===== config.mk =====
export PLATFORM = sky130hd
export DESIGN_NAME = ipd_header_and_crlf_framer
export DESIGN_NICKNAME = d
export VERILOG_FILES = /design/src/rtl/core/ihcf_pkg.sv /design/src/rtl/core/ihcf_cell.sv /design/src/rtl/core/ihcf_frame.sv /design/src/rtl/core/ipd_header_and_crlf_framer.sv
export SDC_FILE = /design/constraint.sdc
export NUM_CORES = 1
export LEC_CHECK = 0
export ABC_AREA = 1
export ABC_CLOCK_PERIOD_IN_PS = 1600
export BUFFER_PORTS_ARGS = -buffer_cell sky130_fd_sc_hd__buf_2
export CORE_MARGIN = 3
export CORE_UTILIZATION = 51
export DETAILED_ROUTE_END_ITERATION = 12
export MAX_ROUTING_LAYER = met4
export PLACE_DENSITY = 0.85
export SYNTH_ARGS = -nofsm -noshare
export SYNTH_HDL_FRONTEND = slang
export SYNTH_SLANG_ARGS = --single-unit

===== constraint.sdc =====
create_clock -name i_clk -period 1.6 [get_ports i_clk]
set_input_delay 0.32 -clock i_clk [delete_from_list [all_inputs] [get_ports i_clk]]
set_output_delay 0.32 -clock i_clk [all_outputs]
set_load 0.005 [all_outputs]

===== src/rtl/core/ihcf_pkg.sv =====
// ----------------------------------------------------------------------------
// ihcf_pkg
// Shared constants and types for the header and CR LF framer.
// ----------------------------------------------------------------------------
package ihcf_pkg;

    localparam int unsigned WIN_BYTES = 8;
    localparam int unsigned HDR_LEN   = 5;
    localparam int unsigned MIN_LINE  = 2;
    localparam int unsigned IDX_W     = 6;

    localparam logic [7:0] CH_CR = 8'h0D;
    localparam logic [7:0] CH_LF = 8'h0A;

    // "+IPD,"
    localparam logic [7:0] HDR_PAT [HDR_LEN] = '{8'h2B, 8'h49, 8'h50, 8'h44, 8'h2C};

    typedef struct packed {
        logic header_hit;
        logic tail_crlf;
    } t_match;

    typedef struct packed {
        logic             frame_ok;
        logic             frame_full;
        logic [IDX_W-1:0] line_length;
        logic             header_seen;
        logic [IDX_W-1:0] write_index;
    } t_frame_res;

endpackage


===== src/rtl/core/ihcf_cell.sv =====
// ----------------------------------------------------------------------------
// ihcf_cell
// One byte of the receive window; loads its neighbour's byte on a shift.
// ----------------------------------------------------------------------------
module ihcf_cell (
    input  logic       i_clk,
    input  logic       i_rst_n,
    input  logic       i_shift,
    input  logic [7:0] i_byte,
    output logic [7:0] o_byte
);

    logic [7:0] r_byte;
    logic [7:0] n_byte;

    always_comb begin
        n_byte = i_shift ? i_byte : r_byte;
    end

    always_ff @(posedge i_clk) begin
        if (!i_rst_n) begin
            r_byte <= 8'd0;
        end else begin
            r_byte <= n_byte;
        end
    end

    assign o_byte = r_byte;

endmodule


===== src/rtl/core/ihcf_frame.sv =====
// ----------------------------------------------------------------------------
// ihcf_frame
// Frame position counter and header, line and full-frame decisions.
// ----------------------------------------------------------------------------
module ihcf_frame #(
    parameter int unsigned FRAME_BYTES = 64
) (
    input  logic                i_clk,
    input  logic                i_rst_n,
    input  logic                i_advance,
    input  ihcf_pkg::t_match    i_match,
    output ihcf_pkg::t_frame_res o_res
);
    import ihcf_pkg::*;

    localparam int unsigned PW = $clog2(FRAME_BYTES);
    localparam int unsigned CW = PW + 1;

    logic [PW-1:0]      r_pos;
    logic [PW-1:0]      n_pos;
    logic [CW-1:0]      w_next;
    logic               w_hdr;
    logic               w_line;
    logic               w_full;
    logic [PW+IDX_W-1:0] w_wi_ext;
    logic [PW+IDX_W-1:0] w_len_ext;

    always_comb begin
        w_next = {1'b0, r_pos} + CW'(1);
        w_hdr  = i_match.header_hit && (w_next >= CW'(WIN_BYTES));
        // a header restarts the frame, so the line and full checks see nothing
        w_line = !w_hdr && i_match.tail_crlf && (w_next >= CW'(MIN_LINE))
                 && (w_next < CW'(FRAME_BYTES));
        w_full = !w_hdr && (w_next == CW'(FRAME_BYTES));

        if (w_hdr || w_line || w_full) begin
            n_pos = '0;
        end else begin
            n_pos = w_next[PW-1:0];
        end

        w_wi_ext  = {{IDX_W{1'b0}}, r_pos};
        w_len_ext = w_line ? {{IDX_W{1'b0}}, w_next[PW-1:0]} : '0;

        o_res.write_index = w_wi_ext[IDX_W-1:0];
        o_res.header_seen = w_hdr;
        o_res.line_length = w_len_ext[IDX_W-1:0];
        o_res.frame_full  = w_full;
        o_res.frame_ok    = w_full && i_match.tail_crlf;
    end

    always_ff @(posedge i_clk) begin
        if (!i_rst_n) begin
            r_pos <= '0;
        end else if (i_advance) begin
            r_pos <= n_pos;
        end
    end

endmodule


===== src/rtl/core/ipd_header_and_crlf_framer.sv =====
// ----------------------------------------------------------------------------
// ipd_header_and_crlf_framer
// Frames received bytes on "+IPD," headers, CR LF line ends and full frames.
// ----------------------------------------------------------------------------
// One byte beat is taken every clock cycle while the output can drain; its
// result beat appears in the next cycle from a single output register, and a
// new input beat is taken whenever that register is empty or being drained in
// the same cycle. The last eight captured bytes sit in a row of eight byte
// cells that shift once per captured beat, and header and CR LF checks look
// at that row plus the incoming byte, so the frame position counter is the
// only loop. capture_enable is written through the cfg channel, always ready.
// ----------------------------------------------------------------------------
module ipd_header_and_crlf_framer #(
    parameter int unsigned FRAME_BYTES = 64
) (
    input  logic        i_clk,
    input  logic        i_rst_n,
    // configuration: capture_enable
    input  logic        i_cfg_valid,
    output logic        o_cfg_ready,
    input  logic        i_cfg_data,
    // input stream
    input  logic        s_axis_tvalid,
    output logic        s_axis_tready,
    input  logic [7:0]  s_axis_tdata,   // [7:0] rx_byte
    // result stream
    output logic        m_axis_tvalid,
    input  logic        m_axis_tready,
    output logic [23:0] m_axis_tdata,   // [7:0] data_byte, [13:8] write_index,
                                        // [14] header_seen, [20:15] line_length,
                                        // [21] frame_full, [22] frame_ok, [23] zero
    output logic        m_axis_tuser    // [0] captured
);
    import ihcf_pkg::*;

    logic        r_cap;
    logic        r_valid;
    logic [23:0] r_data;
    logic        r_user;
    logic [23:0] n_data;

    logic        w_in_acc;
    logic        w_shift;
    logic [7:0]  w_win [WIN_BYTES];
    logic [HDR_LEN-1:0] w_hdr_eq;
    t_match      w_match;
    t_frame_res  w_res;

    assign s_axis_tready = !r_valid || m_axis_tready;
    assign w_in_acc      = s_axis_tvalid && s_axis_tready;
    assign w_shift       = w_in_acc && r_cap;
    assign o_cfg_ready   = 1'b1;

    genvar g;
    generate
        for (g = 0; g < WIN_BYTES; g++) begin : g_cell
            if (g == WIN_BYTES - 1) begin : g_tail
                ihcf_cell u_cell (
                    .i_clk   (i_clk),
                    .i_rst_n (i_rst_n),
                    .i_shift (w_shift),
                    .i_byte  (s_axis_tdata),
                    .o_byte  (w_win[g])
                );
            end else begin : g_body
                ihcf_cell u_cell (
                    .i_clk   (i_clk),
                    .i_rst_n (i_rst_n),
                    .i_shift (w_shift),
                    .i_byte  (w_win[g+1]),
                    .o_byte  (w_win[g])
                );
            end
        end
    endgenerate

    // compare the window as it stands after this beat's shift
    always_comb begin
        for (int k = 0; k < HDR_LEN; k++) begin
            w_hdr_eq[k] = (w_win[k+1] == HDR_PAT[k]);
        end
        w_match.header_hit = &w_hdr_eq;
        w_match.tail_crlf  = (w_win[WIN_BYTES-1] == CH_CR) && (s_axis_tdata == CH_LF);
    end

    ihcf_frame #(
        .FRAME_BYTES (FRAME_BYTES)
    ) u_frame (
        .i_clk     (i_clk),
        .i_rst_n   (i_rst_n),
        .i_advance (w_shift),
        .i_match   (w_match),
        .o_res     (w_res)
    );

    always_comb begin
        n_data = {1'b0, 23'd0};
        n_data[7:0] = s_axis_tdata;
        if (r_cap) begin
            n_data[13:8]  = w_res.write_index;
            n_data[14]    = w_res.header_seen;
            n_data[20:15] = w_res.line_length;
            n_data[21]    = w_res.frame_full;
            n_data[22]    = w_res.frame_ok;
        end
    end

    always_ff @(posedge i_clk) begin
        if (!i_rst_n) begin
            r_cap   <= 1'b0;
            r_valid <= 1'b0;
        end else begin
            if (i_cfg_valid) begin
                r_cap <= i_cfg_data;
            end
            if (w_in_acc) begin
                r_valid <= 1'b1;
            end else if (m_axis_tready) begin
                r_valid <= 1'b0;
            end
        end
    end

    always_ff @(posedge i_clk) begin
        if (w_in_acc) begin
            r_data <= n_data;
            r_user <= r_cap;
        end
    end

    assign m_axis_tvalid = r_valid;
    assign m_axis_tdata  = r_data;
    assign m_axis_tuser  = r_user;

endmodule


==> out/qor.txt, run 1 <==
status: finished with violations
failing checks: negative setup slack
Arr. time, crit path: 1830 ps
Worst R2R Start: u_frame.r_pos[1]
Total Nets Final: 466
H-tree depth: 3
die height: 88.33 µm
Syn Area/Cell: 8.494 µm²
TritonRoute pass-1 iters: 4
Overall Global Routing Usage: 0.1865
number of CTS-inserted buffers: 9
DP Wirelength: 4324 µm
most common cell in the netlist: nor2_1
clock skew: 15.84 ps
CTS sink count: 88
register area share after synthesis: 0.5791
Max Buffers Root-to-Sink: 2
layout cell share with drive strength beyond 1: 0.2220
Post-synth ARST share: 0
Crit Path Class: reg -> reg
area leader, netlist: dfxtp_1
Post-synth top flop: dfxtp_1
Final setup violation count: 3
starting density of the core: 0.5353
Synth top area share: 0.3706
Cells after Synth: 407
synth cell count leaders: nor2_1 (115), dfxtp_1 (64), o21ai_0 (62), inv_1 (29), a21oi_1 (27)
core footprint: 6459 µm²
CP Cell Sequence: ha_4 > nand2_1 > inv_1 > nand3_1 > inv_1 > nand4_2 > nor3_1
Final Hold Vio Count: 0
Post-synth EDFFs: 24
Mapped Nets: 423
Vias: 2,813
vias in the first global route: 2,546
fmax: 612.9 MHz
largest net degree at the start of global routing: 64
crit start category: register
Post-route DRC: 0
CP dominant cell by count: inv_1
area delta synth->final: 19.58%
die area: 7802 µm²
post-layout util: 0.6401
I/O Pins: 42
Mapped Area: 3457 µm²
TritonCTS clock tree: yes
Final Cycle Share: 1.020
Max-Cap Viols: 0
Worst VDD drop: 0.0004575 V
Hold Path Depth: 1
leakage: 1.816 nW
number of core rows: 29
total power draw: 4.458 mW
Detail Route Antenna Nets: 0
fin crit period: 1632 ps
crit-path max FO: 8
Avg WL per Cell: 13.01 µm
CP peak stage delay: 380 ps
Worst Hold Class: in -> reg
Worst-path clk slew: 90 ps
1st-iter DRT viols: 148
I/O Buffers: 39
GR Overflow Total: 0
drt total wl: 6922 µm
first-pass GRT wire length: 11,030 µm
hold_buf cts: 0
hold_sp: s_axis_tdata[7]
routed vias/inst: 5.288
initial antenna violation count: 0
Worst R2R Setup Slack: -30 ps
GPL Wtd Cong: 0.9464
hold path endpoint: m_axis_tdata[7]
RR Endpoint: m_axis_tdata[22]
CTS root buf: clkbuf_8
synth top area cells: dfxtp_1 (37%), edfxtp_1 (21%), nor2_1 (12%)
Power Density: 1078 nW/µm²
element type at the critical path end: register
Netlist cell types: 25
Required @ worst endpoint: 1800 ps
yosys warns: 0
Max Slew Vio Count: 0
ant diodes: 0
Clock Latency Late Sink: 360 ps
RSZ-0062 raised after global routing: true
Yosys reg bits: 88
R2R cell count: 7
Final Worst Setup Slack: -31.71 ps
slowest cell on the critical path: dfxtp_2
Chip Width: 88.33 µm
[src/hdl/stir_pkg.sv]
// Package for the sorted table core: beat structs, opcode and status codes,
// cell entry and command types. No dependencies.
package stir_pkg;

  localparam int DEF_TABLE_DEPTH = 8;
  localparam int DEF_KEY_BYTES   = 8;
  localparam int KEY_W           = 64;
  localparam int SAL_W           = 32;
  localparam int IDX_W           = 3;
  localparam int CNT_OUT_W       = 4;

  typedef enum logic [1:0] {
    OP_INS  = 2'd0,
    OP_REM  = 2'd1,
    OP_RD   = 2'd2,
    OP_NOP  = 2'd3
  } opcode_t;

  typedef enum logic [2:0] {
    ST_OK        = 3'd0,
    ST_FULL      = 3'd1,
    ST_EMPTY     = 3'd2,
    ST_NOT_FOUND = 3'd3,
    ST_BAD_INDEX = 3'd4
  } status_t;

  typedef struct packed {
    logic [1:0]       opcode;
    logic [KEY_W-1:0] name_key;
    logic [SAL_W-1:0] salary_cents;
    logic [IDX_W-1:0] read_index;
  } in_beat_t;

  typedef struct packed {
    logic [2:0]           status;
    logic [KEY_W-1:0]     entry_key;
    logic [SAL_W-1:0]     entry_salary;
    logic [CNT_OUT_W-1:0] entry_count;
  } out_beat_t;

  typedef struct packed {
    logic             valid;
    logic [KEY_W-1:0] key;
    logic [SAL_W-1:0] salary;
  } cell_entry_t;

  typedef struct packed {
    logic             ins;
    logic             rem;
    logic [KEY_W-1:0] key;
    logic [SAL_W-1:0] salary;
  } cell_cmd_t;

endpackage

[src/hdl/stir_cell.sv]
// One table slot: holds an entry, compares it with the command key and
// shifts from its left or right neighbor. Depends on stir_pkg.
module stir_cell import stir_pkg::*; (
  input  logic        clk,
  input  logic        rst_n,
  input  cell_cmd_t   cmd,
  input  cell_entry_t left_ent,
  input  cell_entry_t right_ent,
  input  logic        left_gt,
  input  logic        hit_in,
  output cell_entry_t ent,
  output logic        gt,
  output logic        hit_out
);

  logic             valid_r;
  logic [KEY_W-1:0] key_r;
  logic [SAL_W-1:0] sal_r;
  cell_entry_t      ent_nxt;
  logic             eq;

  assign ent     = '{valid: valid_r, key: key_r, salary: sal_r};
  assign gt      = valid_r && (key_r > cmd.key);
  assign eq      = valid_r && (key_r == cmd.key);
  assign hit_out = hit_in | eq;

  always_comb begin
    ent_nxt = ent;
    if (cmd.ins) begin
      if (left_gt) begin
        ent_nxt = left_ent;
      end else if (gt || !valid_r) begin
        // new entry lands in the first slot past the equal keys
        ent_nxt = '{valid: left_ent.valid, key: cmd.key, salary: cmd.salary};
      end
    end else if (cmd.rem && hit_out) begin
      ent_nxt = right_ent;
    end
  end

  always_ff @(posedge clk) begin
    if (!rst_n) begin
      valid_r <= 1'b0;
    end else begin
      valid_r <= ent_nxt.valid;
    end
  end

  always_ff @(posedge clk) begin
    key_r <= ent_nxt.key;
    sal_r <= ent_nxt.salary;
  end

endmodule
### src/hw/rtl/char_lcd_nibble_write_sequencer.sv
// ----------------------------------------------------------------------------
// Character LCD nibble write sequencer
// Drives a 4-bit character LCD bus from a stream of tick and write items.
// ----------------------------------------------------------------------------
// Each item on req is either one time tick or a write request with a byte and
// a register select. Every item yields exactly one result on rsp, giving the
// LCD pin levels, the busy flag, whether a write was taken and whether the
// init sequence has finished.
// The block takes one item per cycle when nothing stalls. An item passes a
// front register, a four-entry queue and the sequencer's output register
// on its way to the result.
// When the receiver raises rsp_stall the result holds; the queue keeps
// taking items until it fills, and then req_stall rises.
// After reset the block waits power_on_ticks ticks, then sends the init
// commands on its own; write requests made before that, or while a byte is
// still going out, are refused with accepted low.
// Configuration writes on cfg are always ready and take effect at once; they
// are meant to be made while no item is in flight.
// ----------------------------------------------------------------------------
module char_lcd_nibble_write_sequencer (
	input  logic                               clk,
	input  logic                               arst_n,
	input  logic                               req_valid,
	output logic                               req_stall,
	input  clcd_pkg::clcd_in_t                 req,
	output logic                               rsp_valid,
	input  logic                               rsp_stall,
	output clcd_pkg::clcd_out_t                rsp,
	input  logic                               cfg_valid,
	output logic                               cfg_ready,
	input  clcd_pkg::clcd_cfg_idx_t            cfg_index,
	input  logic [clcd_pkg::CFG_DATA_W-1:0]    cfg_data
);
	import clcd_pkg::*;

	clcd_qstat_t  qstat;
	clcd_cmd_t    push_cmd;
	clcd_cmd_t    head;
	clcd_cfg_wr_t cfg_wr;
	logic         push;
	logic         pop;

	assign cfg_ready    = 1'b1;
	assign cfg_wr.valid = cfg_valid;
	assign cfg_wr.index = cfg_index;
	assign cfg_wr.data  = cfg_data;

	clcd_front u_front (
		.clk       (clk),
		.arst_n    (arst_n),
		.req_valid (req_valid),
		.req_stall (req_stall),
		.req       (req),
		.qstat     (qstat),
		.push      (push),
		.push_cmd  (push_cmd)
	);

	clcd_queue u_queue (
		.clk      (clk),
		.arst_n   (arst_n),
		.push     (push),
		.push_cmd (push_cmd),
		.pop      (pop),
		.head     (head),
		.qstat    (qstat)
	);

	clcd_back u_back (
		.clk       (clk),
		.arst_n    (arst_n),
		.cfg_wr    (cfg_wr),
		.head      (head),
		.qstat     (qstat),
		.pop       (pop),
		.rsp_valid (rsp_valid),
		.rsp_stall (rsp_stall),
		.rsp       (rsp)
	);

endmodule

### config.mk
export PLATFORM = sky130hd
export DESIGN_NAME = char_lcd_nibble_write_sequencer
export DESIGN_NICKNAME = d
export VERILOG_FILES = /design/src/hw/rtl/clcd_pkg.sv /design/src/hw/rtl/clcd_front.sv /design/src/hw/rtl/clcd_queue.sv /design/src/hw/rtl/clcd_back.sv /design/src/hw/rtl/char_lcd_nibble_write_sequencer.sv
export SDC_FILE = /design/constraint.sdc
export NUM_CORES = 1
export LEC_CHECK = 0
export CAP_MARGIN = 30
export CORE_ASPECT_RATIO = 0.7
export CORE_MARGIN = 3
export CORE_UTILIZATION = 30
export DETAILED_ROUTE_END_ITERATION = 8
export DONT_BUFFER_PORTS = 1
export PLACE_DENSITY = 0.46
export SLEW_MARGIN = 20
export SYNTH_ARGS = -nofsm -noshare
export SYNTH_HDL_FRONTEND = slang
export SYNTH_HIERARCHICAL = 1
export SYNTH_SLANG_ARGS = --single-unit
### constraint.sdc
create_clock -name clk -period 5.5 [get_ports clk]
set_input_delay 0.825 -clock clk [delete_from_list [all_inputs] [get_ports clk]]
set_output_delay 0.825 -clock clk [all_outputs]
set_load 0.05 [all_outputs]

————

• _What you will do_: Set out, exactly as written, the lines from the line with "export CORE_UTILIZATION = 30" to the last line of the records, inclusive, and only those lines.

• _Result below_:
export CORE_UTILIZATION = 30
export DETAILED_ROUTE_END_ITERATION = 8
export DONT_BUFFER_PORTS = 1
export PLACE_DENSITY = 0.46
export SLEW_MARGIN = 20
export SYNTH_ARGS = -nofsm -noshare
export SYNTH_HDL_FRONTEND = slang
export SYNTH_HIERARCHICAL = 1
export SYNTH_SLANG_ARGS = --single-unit
### constraint.sdc
create_clock -name clk -period 5.5 [get_ports clk]
set_input_delay 0.825 -clock clk [delete_from_list [all_inputs] [get_ports clk]]
set_output_delay 0.825 -clock clk [all_outputs]
set_load 0.05 [all_outputs]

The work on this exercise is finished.